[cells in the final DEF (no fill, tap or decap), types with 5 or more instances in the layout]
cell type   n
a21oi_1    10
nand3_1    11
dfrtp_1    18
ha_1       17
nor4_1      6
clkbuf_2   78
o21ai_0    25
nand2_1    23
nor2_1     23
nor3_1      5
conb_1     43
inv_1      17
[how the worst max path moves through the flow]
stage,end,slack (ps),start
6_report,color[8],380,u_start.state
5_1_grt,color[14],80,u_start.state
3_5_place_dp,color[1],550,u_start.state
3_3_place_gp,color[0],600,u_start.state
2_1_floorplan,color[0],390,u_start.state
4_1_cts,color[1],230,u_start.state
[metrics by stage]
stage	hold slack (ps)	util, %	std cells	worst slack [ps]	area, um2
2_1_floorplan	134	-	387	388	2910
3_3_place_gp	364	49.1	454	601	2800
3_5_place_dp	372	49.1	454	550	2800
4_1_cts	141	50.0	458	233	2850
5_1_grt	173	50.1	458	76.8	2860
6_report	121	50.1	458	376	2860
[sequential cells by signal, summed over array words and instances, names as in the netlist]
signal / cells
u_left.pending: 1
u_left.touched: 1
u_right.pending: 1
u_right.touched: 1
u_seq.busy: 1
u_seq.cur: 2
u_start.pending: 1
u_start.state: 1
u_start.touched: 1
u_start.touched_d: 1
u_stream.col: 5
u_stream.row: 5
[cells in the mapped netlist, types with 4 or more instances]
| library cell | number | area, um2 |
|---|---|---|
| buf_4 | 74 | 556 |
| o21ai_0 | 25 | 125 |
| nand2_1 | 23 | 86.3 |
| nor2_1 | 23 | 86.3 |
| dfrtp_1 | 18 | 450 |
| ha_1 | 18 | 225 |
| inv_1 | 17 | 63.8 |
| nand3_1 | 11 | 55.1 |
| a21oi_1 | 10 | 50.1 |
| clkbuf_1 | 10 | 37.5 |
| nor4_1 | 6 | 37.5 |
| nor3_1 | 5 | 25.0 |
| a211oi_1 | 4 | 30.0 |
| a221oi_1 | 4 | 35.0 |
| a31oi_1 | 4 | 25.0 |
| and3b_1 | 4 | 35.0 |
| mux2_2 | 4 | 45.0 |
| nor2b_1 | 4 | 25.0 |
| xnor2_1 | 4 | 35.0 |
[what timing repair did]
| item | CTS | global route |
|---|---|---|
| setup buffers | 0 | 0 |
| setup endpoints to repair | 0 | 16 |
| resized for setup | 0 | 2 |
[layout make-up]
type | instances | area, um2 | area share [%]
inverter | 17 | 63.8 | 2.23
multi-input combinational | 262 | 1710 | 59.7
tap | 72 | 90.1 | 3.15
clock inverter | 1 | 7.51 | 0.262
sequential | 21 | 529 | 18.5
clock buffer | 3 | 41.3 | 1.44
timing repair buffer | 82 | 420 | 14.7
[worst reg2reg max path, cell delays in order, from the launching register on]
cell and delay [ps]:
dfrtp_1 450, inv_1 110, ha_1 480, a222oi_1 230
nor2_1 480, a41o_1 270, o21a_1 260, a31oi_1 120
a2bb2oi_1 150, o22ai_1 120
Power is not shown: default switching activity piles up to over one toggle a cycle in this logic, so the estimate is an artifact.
File: src/logic/center_unit.sv
`timescale 1ns/1ps

module center_unit (
    input  logic                                                         clk,
    input  logic                                                         rstn,
    input  logic signed [ln_geom_pkg::ELEM_W-1:0]                        mean,
    input  logic                                                         mean_vld,
    input  ln_geom_pkg::beat_u                                           rd_data,
    output logic                                                         rd_en,
    input  logic                                                         out_credit,
    output ln_geom_pkg::beat_u                                           out_data,
    output logic                                                         out_vld,
    output logic                                                         out_last,
    output logic signed [ln_geom_pkg::LANES-1:0][ln_geom_pkg::SQ_W-1:0]  sq_lanes,
    output logic                                                         sq_vld,
    output logic                                                         vec_end
);

    logic signed [ln_geom_pkg::ELEM_W-1:0] mean_q;
    logic                                  active;
    logic [ln_geom_pkg::BEAT_IDX_W-1:0]    beat_idx;
    logic [ln_flow_pkg::OUT_CRED_W-1:0]    credits;
    logic                                  last_beat;
    ln_geom_pkg::elem_t                    centered [ln_geom_pkg::LANES];

    // clamp a one bit wider difference back to the element range
    function automatic ln_geom_pkg::elem_t sat_elem(
        input logic signed [ln_geom_pkg::ELEM_W:0] d
    );
        ln_geom_pkg::elem_t r;
        if (d[ln_geom_pkg::ELEM_W] != d[ln_geom_pkg::ELEM_W-1]) begin
            r = d[ln_geom_pkg::ELEM_W] ? {1'b1, {(ln_geom_pkg::ELEM_W-1){1'b0}}} :
                                         {1'b0, {(ln_geom_pkg::ELEM_W-1){1'b1}}};
        end else begin
            r = d[ln_geom_pkg::ELEM_W-1:0];
        end
        return r;
    endfunction

    assign rd_en     = active && (credits != '0);
    assign last_beat = (beat_idx == ln_geom_pkg::BEAT_IDX_W'(ln_geom_pkg::VEC_BEATS - 1));

    always_comb begin
        for (int k = 0; k < ln_geom_pkg::LANES; k++) begin
            centered[k] = sat_elem((ln_geom_pkg::ELEM_W+1)'(rd_data.lanes[k]) -
                                   (ln_geom_pkg::ELEM_W+1)'(mean_q));
        end
    end

    // drain control
    always_ff @(posedge clk or negedge rstn) begin
        if (!rstn) begin
            active   <= 1'b0;
            beat_idx <= '0;
        end else begin
            if (rd_en) begin
                beat_idx <= last_beat ? '0 : beat_idx + 1'b1;
                if (last_beat) begin
                    active <= 1'b0;
                end
            end
            if (mean_vld) begin
                active <= 1'b1;
            end
        end
    end

    always_ff @(posedge clk) begin
        if (mean_vld) begin
            mean_q <= mean;
        end
    end

    // a read commits one out_vld beat, so it spends the credit
    always_ff @(posedge clk or negedge rstn) begin
        if (!rstn) begin
            credits <= ln_flow_pkg::OUT_CRED_W'(ln_flow_pkg::OUT_CREDITS);
        end else begin
            case ({out_credit, rd_en})
                2'b10:   credits <= credits + 1'b1;
                2'b01:   credits <= credits - 1'b1;
                default: credits <= credits;
            endcase
        end
    end

    always_ff @(posedge clk or negedge rstn) begin
        if (!rstn) begin
            out_vld  <= 1'b0;
            out_last <= 1'b0;
        end else begin
            out_vld  <= rd_en;
            out_last <= rd_en & last_beat;
        end
    end

    always_ff @(posedge clk) begin
        if (rd_en) begin
            for (int k = 0; k < ln_geom_pkg::LANES; k++) begin
                out_data.lanes[k] <= centered[k];
                sq_lanes[k]       <= centered[k] * centered[k];
            end
        end
    end

    // squares leave together with the output beat
    assign sq_vld  = out_vld;
    assign vec_end = out_last;

endmodule

File: src/logic/variance_unit.sv
`timescale 1ns/1ps

module variance_unit (
    input  logic                                                       clk,
    input  logic                                                       rstn,
    input  logic signed [ln_geom_pkg::SQ_W+ln_geom_pkg::TREE_GROW-1:0] sum,
    input  logic                                                       sum_vld,
    input  logic                                                       vec_end,
    output logic [ln_geom_pkg::VAR_W-1:0]                              var_sum,
    output logic                                                       var_vld
);

    logic [ln_geom_pkg::VAR_W-1:0]      acc;
    logic [ln_geom_pkg::VAR_W-1:0]      acc_next;
    logic [ln_flow_pkg::TREE_LAT-1:0]   end_pipe;
    logic                               end_here;

    assign acc_next = acc + ln_geom_pkg::VAR_W'(sum);

    // vec_end rides alongside the tree latency
    assign end_here = end_pipe[ln_flow_pkg::TREE_LAT-1];

    always_ff @(posedge clk or negedge rstn) begin
        if (!rstn) begin
            end_pipe <= '0;
            acc      <= '0;
            var_vld  <= 1'b0;
        end else begin
            end_pipe <= {end_pipe[ln_flow_pkg::TREE_LAT-2:0], vec_end};
            var_vld  <= sum_vld & end_here;
            if (sum_vld) begin
                acc <= end_here ? '0 : acc_next;
            end
        end
    end

    always_ff @(posedge clk) begin
        if (sum_vld && end_here) begin
            var_sum <= acc_next;
        end
    end

endmodule

File: src/logic/ln_top.sv
`timescale 1ns/1ps

module ln_top (
    input  logic                            clk,
    input  logic                            rstn,
    input  ln_geom_pkg::beat_u              in_data,
    input  logic                            in_vld,
    output logic                            in_credit,
    output ln_geom_pkg::beat_u              out_data,
    output logic                            out_vld,
    output logic                            out_last,
    input  logic                            out_credit,
    output logic [ln_geom_pkg::VAR_W-1:0]   var_sum,
    output logic                            var_vld
);

    ln_geom_pkg::beat_u                                                 rd_data;
    logic                                                               rd_en;
    logic signed [ln_geom_pkg::ELEM_W+ln_geom_pkg::TREE_GROW-1:0]       beat_sum;
    logic                                                               beat_sum_vld;
    logic signed [ln_geom_pkg::ELEM_W-1:0]                              mean;
    logic                                                               mean_vld;
    logic signed [ln_geom_pkg::LANES-1:0][ln_geom_pkg::SQ_W-1:0]        sq_lanes;
    logic                                                               sq_vld;
    logic                                                               vec_end;
    logic signed [ln_geom_pkg::SQ_W+ln_geom_pkg::TREE_GROW-1:0]         sq_sum;
    logic                                                               sq_sum_vld;

    beat_buffer u_buffer (
        .clk       (clk),
        .rstn      (rstn),
        .wr_en     (in_vld),
        .wr_data   (in_data),
        .rd_en     (rd_en),
        .rd_data   (rd_data),
        .in_credit (in_credit)
    );

    lane_adder_tree #(.in_w(ln_geom_pkg::ELEM_W)) sum_tree (
        .clk      (clk),
        .rstn     (rstn),
        .lanes_in (in_data.lanes),
        .in_vld   (in_vld),
        .sum      (beat_sum),
        .sum_vld  (beat_sum_vld)
    );

    mean_unit u_mean (
        .clk      (clk),
        .rstn     (rstn),
        .sum      (beat_sum),
        .sum_vld  (beat_sum_vld),
        .mean     (mean),
        .mean_vld (mean_vld)
    );

    center_unit u_center (
        .clk        (clk),
        .rstn       (rstn),
        .mean       (mean),
        .mean_vld   (mean_vld),
        .rd_data    (rd_data),
        .rd_en      (rd_en),
        .out_credit (out_credit),
        .out_data   (out_data),
        .out_vld    (out_vld),
        .out_last   (out_last),
        .sq_lanes   (sq_lanes),
        .sq_vld     (sq_vld),
        .vec_end    (vec_end)
    );

    lane_adder_tree #(.in_w(ln_geom_pkg::SQ_W)) sq_tree (
        .clk      (clk),
        .rstn     (rstn),
        .lanes_in (sq_lanes),
        .in_vld   (sq_vld),
        .sum      (sq_sum),
        .sum_vld  (sq_sum_vld)
    );

    variance_unit u_var (
        .clk     (clk),
        .rstn    (rstn),
        .sum     (sq_sum),
        .sum_vld (sq_sum_vld),
        .vec_end (vec_end),
        .var_sum (var_sum),
        .var_vld (var_vld)
    );

endmodule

***

> _Task brief_
In the listing above, transcribe exactly everything from the line containing "[cells in the mapped" down to the line containing "timing repair buffer | 82 | 420 | 14.7", including both and nothing more.

> _Response box_
[cells in the mapped netlist, types with 4 or more instances]
| library cell | number | area, um2 |
|---|---|---|
| buf_4 | 74 | 556 |
| o21ai_0 | 25 | 125 |
| nand2_1 | 23 | 86.3 |
| nor2_1 | 23 | 86.3 |
| dfrtp_1 | 18 | 450 |
| ha_1 | 18 | 225 |
| inv_1 | 17 | 63.8 |
| nand3_1 | 11 | 55.1 |
| a21oi_1 | 10 | 50.1 |
| clkbuf_1 | 10 | 37.5 |
| nor4_1 | 6 | 37.5 |
| nor3_1 | 5 | 25.0 |
| a211oi_1 | 4 | 30.0 |
| a221oi_1 | 4 | 35.0 |
| a31oi_1 | 4 | 25.0 |
| and3b_1 | 4 | 35.0 |
| mux2_2 | 4 | 45.0 |
| nor2b_1 | 4 | 25.0 |
| xnor2_1 | 4 | 35.0 |
[what timing repair did]
| item | CTS | global route |
|---|---|---|
| setup buffers | 0 | 0 |
| setup endpoints to repair | 0 | 16 |
| resized for setup | 0 | 2 |
[layout make-up]
type | instances | area, um2 | area share [%]
inverter | 17 | 63.8 | 2.23
multi-input combinational | 262 | 1710 | 59.7
tap | 72 | 90.1 | 3.15
clock inverter | 1 | 7.51 | 0.262
sequential | 21 | 529 | 18.5
clock buffer | 3 | 41.3 | 1.44
timing repair buffer | 82 | 420 | 14.7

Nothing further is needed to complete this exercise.